Address
- 316 East Dallas Street Cleveland, Texas, 77327 United States

District information
- Type: Public
- Grades: PK–12
- Schools: 11
- NCES District ID: 4814370

Students and staff
- Students: 11,970 (2023–2024)
- Teachers: 806.89 (on an FTE basis) (2023–2024)
- Staff: 1,093.88 (on an FTE basis) (2023–2024)
- Student–teacher ratio: 14.83 (2023–2024)

Other information
- Website: www.clevelandisd.org

= Cleveland Independent School District =

School district in Texas, United States

Cleveland Independent School District is a public school district based in Cleveland, Texas (USA).

Within Liberty County, in addition to the majority of Cleveland in that county, the district serves the cities of North Cleveland and Plum Grove, as well as the Colony Ridge development. It also includes portions of Montgomery County, including some sections of Cleveland in that county, and San Jacinto County.

In 2009, the school district was rated "academically acceptable" by the Texas Education Agency.

==History==

From circa 2020 to 2023, the size of the student body increased by around 200%.

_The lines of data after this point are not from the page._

$ cat src/rtl/ctrl_sequencer.sv
// Microcode control sequencer: T-state counter plus combinational decode of
// step, opcode and flags into the bus control strobes of the 8-bit CPU.
module ctrl_sequencer #(
   parameter int OPC_W         = 4,
   parameter int STEP_W        = 3,
   parameter int HALT_ON_UNDEF = 0
) (
   input  logic              clk,
   input  logic              clr_n,
   input  logic [OPC_W-1:0]  opcode,
   input  logic              flag_c,
   input  logic              flag_z,
   output logic [STEP_W-1:0] step,
   output logic              halted,
   output logic              hlt,
   output logic              co_n,
   output logic              mi_n,
   output logic              ro_n,
   output logic              ri_n,
   output logic              io_n,
   output logic              ii_n,
   output logic              ai_n,
   output logic              ao_n,
   output logic              eo_n,
   output logic              bi_n,
   output logic              oi_n,
   output logic              j_n,
   output logic              fi_n,
   output logic              ce,
   output logic              su
);

   typedef enum logic [STEP_W-1:0] {T0, T1, T2, T3, T4} t_step_e;

   localparam logic [OPC_W-1:0] OP_NOP = OPC_W'(4'h0);
   localparam logic [OPC_W-1:0] OP_LDA = OPC_W'(4'h1);
   localparam logic [OPC_W-1:0] OP_ADD = OPC_W'(4'h2);
   localparam logic [OPC_W-1:0] OP_SUB = OPC_W'(4'h3);
   localparam logic [OPC_W-1:0] OP_STA = OPC_W'(4'h4);
   localparam logic [OPC_W-1:0] OP_LDI = OPC_W'(4'h5);
   localparam logic [OPC_W-1:0] OP_JMP = OPC_W'(4'h6);
   localparam logic [OPC_W-1:0] OP_JC  = OPC_W'(4'h7);
   localparam logic [OPC_W-1:0] OP_JZ  = OPC_W'(4'h8);
   localparam logic [OPC_W-1:0] OP_OUT = OPC_W'(4'hE);
   localparam logic [OPC_W-1:0] OP_HLT = OPC_W'(4'hF);

   t_step_e step_q, step_nx;
   logic    halted_q, halted_nx;
   logic    is_undef, halt_op, last;

   always_ff @(posedge clk) begin
      if (!clr_n) begin
         step_q   <= T0;
         halted_q <= 1'b0;
      end else begin
         step_q   <= step_nx;
         halted_q <= halted_nx;
      end
   end

   always_comb begin
      is_undef = 1'b0;
      case (opcode)
         OP_NOP, OP_LDA, OP_ADD, OP_SUB, OP_STA, OP_LDI,
         OP_JMP, OP_JC, OP_JZ, OP_OUT, OP_HLT: is_undef = 1'b0;
         default:                              is_undef = 1'b1;
      endcase
      halt_op = (opcode == OP_HLT) || (is_undef && (HALT_ON_UNDEF != 0));
   end

   always_comb begin
      co_n = 1'b1; mi_n = 1'b1; ro_n = 1'b1; ri_n = 1'b1; io_n = 1'b1;
      ii_n = 1'b1; ai_n = 1'b1; ao_n = 1'b1; eo_n = 1'b1; bi_n = 1'b1;
      oi_n = 1'b1; j_n  = 1'b1; fi_n = 1'b1;
      ce   = 1'b0; su   = 1'b0; hlt  = 1'b0;
      last      = 1'b0;
      step_nx   = t_step_e'(step_q + 1'b1);
      halted_nx = halted_q;

      if (halted_q) begin
         step_nx = T0;
      end else begin
         case (step_q)
            T0: begin
               co_n = 1'b0; mi_n = 1'b0;
            end
            T1: begin
               ro_n = 1'b0; ii_n = 1'b0; ce = 1'b1;
            end
            T2: begin
               last = 1'b1;
               case (opcode)
                  OP_LDA, OP_ADD, OP_SUB, OP_STA: begin
                     io_n = 1'b0; mi_n = 1'b0; last = 1'b0;
                  end
                  OP_LDI: begin io_n = 1'b0; ai_n = 1'b0; end
                  OP_JMP: begin io_n = 1'b0; j_n  = 1'b0; end
                  OP_JC:  begin io_n = ~flag_c; j_n = ~flag_c; end
                  OP_JZ:  begin io_n = ~flag_z; j_n = ~flag_z; end
                  OP_OUT: begin ao_n = 1'b0; oi_n = 1'b0; end
                  default: hlt = halt_op;
               endcase
               if (halt_op) halted_nx = 1'b1;
            end
            T3: begin
               last = 1'b1;
               case (opcode)
                  OP_LDA: begin ro_n = 1'b0; ai_n = 1'b0; end
                  OP_STA: begin ao_n = 1'b0; ri_n = 1'b0; end
                  OP_ADD, OP_SUB: begin
                     ro_n = 1'b0; bi_n = 1'b0; last = 1'b0;
                  end
                  default: ;
               endcase
            end
            T4: begin
               last = 1'b1;
               if (opcode == OP_ADD || opcode == OP_SUB) begin
                  eo_n = 1'b0; ai_n = 1'b0; fi_n = 1'b0;
                  su   = (opcode == OP_SUB);
               end
            end
            default: last = 1'b1;
         endcase
         if (last) step_nx = T0;
      end

      // Reset overrides the decode so nothing drives the bus during clear.
      if (!clr_n) begin
         co_n = 1'b1; mi_n = 1'b1; ro_n = 1'b1; ri_n = 1'b1; io_n = 1'b1;
         ii_n = 1'b1; ai_n = 1'b1; ao_n = 1'b1; eo_n = 1'b1; bi_n = 1'b1;
         oi_n = 1'b1; j_n  = 1'b1; fi_n = 1'b1;
         ce   = 1'b0; su   = 1'b0; hlt  = 1'b0;
      end
   end

   assign step   = step_q;
   assign halted = halted_q;

endmodule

In 2023 the Associated Press reported that as Colony Ridge expanded, the district faced capacity issues and that it "has struggled to create enough space." The district, by then, purchased multiple temporary educational buildings totaling $12,000,000. Superintendent Stephen McCanless stated that the development company behind Colony Ridge stated that the student body would increase on a monthly basis by 150.

==Demographics==
In 2023 85% of the students were Hispanic or Latino Americans. As of that year, about 1,400 of the 11,800 students were born in El Salvador, Honduras, Mexico, and other countries, while the remainder were born in the United States.

==Schools==
===High schools===
6A Classification
- Cleveland High School (Grades 10–12)
- Cleveland 9th Grade Center (Grade 9)

===Middle schools===
- Cleveland Middle School (Grades 6–8)
- Santa Fe Middle School (Grades 6–8)

===Elementary schools===
- Cottonwood Elementary (Grades Pre-K -5)
- Eastside Elementary (Grades Pre-K -5)
- Northside Elementary (Grades Pre-K -5)
- Southside Elementary (Grades Pre-K -5)
- Pine Burr Elementary (Grades Pre-K -5)
  - It began operations in August 2021. Its original capacity was 1,050. It was overcapacity after opening.